1996 single by Van Halen

"Humans Being" is a song recorded and contributed by American rock band Van Halen for the 1996 disaster film Twister. The song marks the last recording to feature vocalist Sammy Hagar before his departure from the band in June 1996. "Humans Being" was released as a radio-only single in the United States on April 23, 1996, peaking atop the Billboard Mainstream Rock Tracks chart for two weeks later that year. In Japan, the single was released on CD in July 1996.

==Background==
"Humans Being" was included on both the Twister soundtrack – along with an instrumental by Eddie and Alex, "Respect the Wind" – and the band's Best Of – Volume I compilation, although the version used in the video for the soundtrack release is an edit with 3:28 of the 5:10 length of the album version, removing several solo sections, a bridge, and shortening the ending. The band played it live during the III Tour and the Summer Tour 2004.

==Composition==
In January 1996, as the band rested following the end of The Balance "Ambulance" Tour in November 1995, manager Ray Danniels suggested to Eddie Van Halen and his brother Alex to write songs for the movie, Twister. Singer Sammy Hagar was reluctant to work on the tracks as his pregnant wife Kari was expected to deliver their child in April, and he felt the Van Halens should fix their medical ailments – Eddie was walking around with a cane on painkillers because of a hip injury caused by avascular necrosis, and Alex had a neck brace on due to a vertebra problem stemming from various injuries over the years. Eventually the singer relented as Danniels talked about the financial benefits of the songs.

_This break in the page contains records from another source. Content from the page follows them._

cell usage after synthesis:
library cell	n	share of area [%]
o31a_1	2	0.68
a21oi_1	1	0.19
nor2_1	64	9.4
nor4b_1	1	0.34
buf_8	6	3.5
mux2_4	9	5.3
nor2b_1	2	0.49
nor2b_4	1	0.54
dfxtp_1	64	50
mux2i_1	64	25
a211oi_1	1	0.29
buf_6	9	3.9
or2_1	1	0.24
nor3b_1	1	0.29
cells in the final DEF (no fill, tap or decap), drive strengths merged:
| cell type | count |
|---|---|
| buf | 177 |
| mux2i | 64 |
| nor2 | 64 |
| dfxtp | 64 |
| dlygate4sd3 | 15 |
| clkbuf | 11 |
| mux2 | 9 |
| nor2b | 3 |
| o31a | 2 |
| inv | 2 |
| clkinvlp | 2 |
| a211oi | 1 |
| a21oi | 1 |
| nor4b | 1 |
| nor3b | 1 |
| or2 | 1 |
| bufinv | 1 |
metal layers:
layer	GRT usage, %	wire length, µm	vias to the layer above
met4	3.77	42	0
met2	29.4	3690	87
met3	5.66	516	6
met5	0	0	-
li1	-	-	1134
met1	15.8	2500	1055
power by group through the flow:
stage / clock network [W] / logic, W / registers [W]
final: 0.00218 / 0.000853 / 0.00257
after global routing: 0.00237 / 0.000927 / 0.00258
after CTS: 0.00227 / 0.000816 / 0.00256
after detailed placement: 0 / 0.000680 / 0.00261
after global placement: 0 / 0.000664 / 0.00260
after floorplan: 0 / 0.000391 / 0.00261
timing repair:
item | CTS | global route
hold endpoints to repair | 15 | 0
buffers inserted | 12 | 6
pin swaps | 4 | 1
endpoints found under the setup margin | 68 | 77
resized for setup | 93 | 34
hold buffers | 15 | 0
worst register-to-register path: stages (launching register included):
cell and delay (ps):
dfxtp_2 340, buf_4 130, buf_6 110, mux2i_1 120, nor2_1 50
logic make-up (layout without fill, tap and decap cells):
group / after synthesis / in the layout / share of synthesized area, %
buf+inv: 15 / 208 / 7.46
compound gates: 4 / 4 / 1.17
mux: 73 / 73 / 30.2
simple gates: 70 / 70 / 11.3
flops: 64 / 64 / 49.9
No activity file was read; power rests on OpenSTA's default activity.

"Humans Being", which was written with Alex as Sammy wrote a ballad with Eddie, "Between Us Two", was originally named by the singer as "The Silent Extreme" but Alex eventually gave it the new title. The song's lyrics proved a major source of contention. Alex called the film's director, Jan De Bont, to ask him how closely he wanted the lyrics to be related to the movie's context, to which De Bont replied "Oh, please don't write about tornadoes. I don't want this to be a narrative for the movie."
Hagar obliged, and then asked De Bont for some footage of Twister. Considering that film dealt with "the infatuation people have with fear and how it can suck you in", he decided to write lyrics about how "sometimes you're afraid to fall in love with a chick, but she sucks you in anyway." De Bont and Budd Carr also sent Hagar a folder with terms used by storm chasers as the singer felt he could add lyrics with terms such as "suck zone". The brothers still disliked Hagar's first lyrics ("Sky turning black/knuckles turning white/headed for the suck zone"), and he had to come up with new ones.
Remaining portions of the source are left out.